# RECORDS TO USE:
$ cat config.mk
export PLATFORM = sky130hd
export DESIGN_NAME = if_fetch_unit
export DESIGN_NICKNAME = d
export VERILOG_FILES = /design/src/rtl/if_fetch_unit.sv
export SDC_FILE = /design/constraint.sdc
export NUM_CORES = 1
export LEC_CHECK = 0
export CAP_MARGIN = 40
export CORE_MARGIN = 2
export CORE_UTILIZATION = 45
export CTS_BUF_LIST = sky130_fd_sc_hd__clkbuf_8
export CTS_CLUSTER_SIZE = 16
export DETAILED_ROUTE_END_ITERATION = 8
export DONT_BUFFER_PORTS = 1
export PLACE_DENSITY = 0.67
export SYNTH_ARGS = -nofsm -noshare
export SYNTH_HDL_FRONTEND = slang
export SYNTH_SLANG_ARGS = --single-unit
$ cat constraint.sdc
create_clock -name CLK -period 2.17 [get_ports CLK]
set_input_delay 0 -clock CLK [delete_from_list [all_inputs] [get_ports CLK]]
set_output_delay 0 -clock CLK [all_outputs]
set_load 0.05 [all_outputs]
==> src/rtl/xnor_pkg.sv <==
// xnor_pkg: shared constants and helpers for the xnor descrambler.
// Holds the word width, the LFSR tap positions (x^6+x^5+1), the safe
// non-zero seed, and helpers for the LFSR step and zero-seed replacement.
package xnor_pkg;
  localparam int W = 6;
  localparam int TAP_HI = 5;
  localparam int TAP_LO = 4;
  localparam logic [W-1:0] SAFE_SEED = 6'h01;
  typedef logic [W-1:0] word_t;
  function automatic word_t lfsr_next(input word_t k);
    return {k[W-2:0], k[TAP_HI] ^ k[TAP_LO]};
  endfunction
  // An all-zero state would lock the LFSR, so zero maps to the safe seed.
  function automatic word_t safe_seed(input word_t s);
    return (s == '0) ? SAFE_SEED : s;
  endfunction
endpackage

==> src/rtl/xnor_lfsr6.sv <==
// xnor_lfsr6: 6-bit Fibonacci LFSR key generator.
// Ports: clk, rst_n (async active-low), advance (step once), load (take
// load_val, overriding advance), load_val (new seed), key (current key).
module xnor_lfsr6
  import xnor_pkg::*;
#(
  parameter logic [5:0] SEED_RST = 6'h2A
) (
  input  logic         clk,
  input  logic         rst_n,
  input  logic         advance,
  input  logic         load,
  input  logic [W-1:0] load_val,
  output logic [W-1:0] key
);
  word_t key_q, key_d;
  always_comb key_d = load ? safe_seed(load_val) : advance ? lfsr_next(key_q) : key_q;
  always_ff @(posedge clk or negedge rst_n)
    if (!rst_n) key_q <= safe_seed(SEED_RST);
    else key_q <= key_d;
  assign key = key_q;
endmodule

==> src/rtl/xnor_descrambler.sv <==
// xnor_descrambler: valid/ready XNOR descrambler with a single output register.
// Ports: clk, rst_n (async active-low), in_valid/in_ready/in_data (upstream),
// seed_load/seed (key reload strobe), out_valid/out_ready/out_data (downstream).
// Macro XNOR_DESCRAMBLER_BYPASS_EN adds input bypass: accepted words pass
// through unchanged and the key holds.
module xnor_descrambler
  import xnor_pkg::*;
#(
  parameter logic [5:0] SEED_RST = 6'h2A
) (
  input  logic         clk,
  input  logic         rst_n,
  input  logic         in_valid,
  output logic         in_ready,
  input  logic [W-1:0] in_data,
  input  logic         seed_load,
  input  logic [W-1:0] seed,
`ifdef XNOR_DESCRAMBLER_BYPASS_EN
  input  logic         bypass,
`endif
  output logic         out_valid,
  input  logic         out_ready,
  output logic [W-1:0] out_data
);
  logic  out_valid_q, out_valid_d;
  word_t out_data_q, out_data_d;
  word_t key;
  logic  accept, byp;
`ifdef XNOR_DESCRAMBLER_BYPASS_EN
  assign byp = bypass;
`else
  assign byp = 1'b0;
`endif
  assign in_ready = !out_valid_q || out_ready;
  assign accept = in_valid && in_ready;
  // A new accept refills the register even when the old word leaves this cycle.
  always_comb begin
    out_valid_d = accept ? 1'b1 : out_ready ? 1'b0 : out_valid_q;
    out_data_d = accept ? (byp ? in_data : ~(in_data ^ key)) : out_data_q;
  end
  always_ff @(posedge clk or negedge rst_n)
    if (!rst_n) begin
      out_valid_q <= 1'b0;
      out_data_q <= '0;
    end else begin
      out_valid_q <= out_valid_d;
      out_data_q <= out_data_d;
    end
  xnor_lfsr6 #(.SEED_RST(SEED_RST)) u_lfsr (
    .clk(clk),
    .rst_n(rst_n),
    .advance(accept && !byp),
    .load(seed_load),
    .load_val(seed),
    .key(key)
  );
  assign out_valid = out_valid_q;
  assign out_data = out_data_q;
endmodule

# TASK DETAILS:
With the line holding "word_t key_q, key_d;" as the first and the line holding "single output register." as the last, please transcribe exactly the lines of the material above in that range and nothing else.

# ANSWER SECTION:
  word_t key_q, key_d;
  always_comb key_d = load ? safe_seed(load_val) : advance ? lfsr_next(key_q) : key_q;
  always_ff @(posedge clk or negedge rst_n)
    if (!rst_n) key_q <= safe_seed(SEED_RST);
    else key_q <= key_d;
  assign key = key_q;
endmodule

==> src/rtl/xnor_descrambler.sv <==
// xnor_descrambler: valid/ready XNOR descrambler with a single output register.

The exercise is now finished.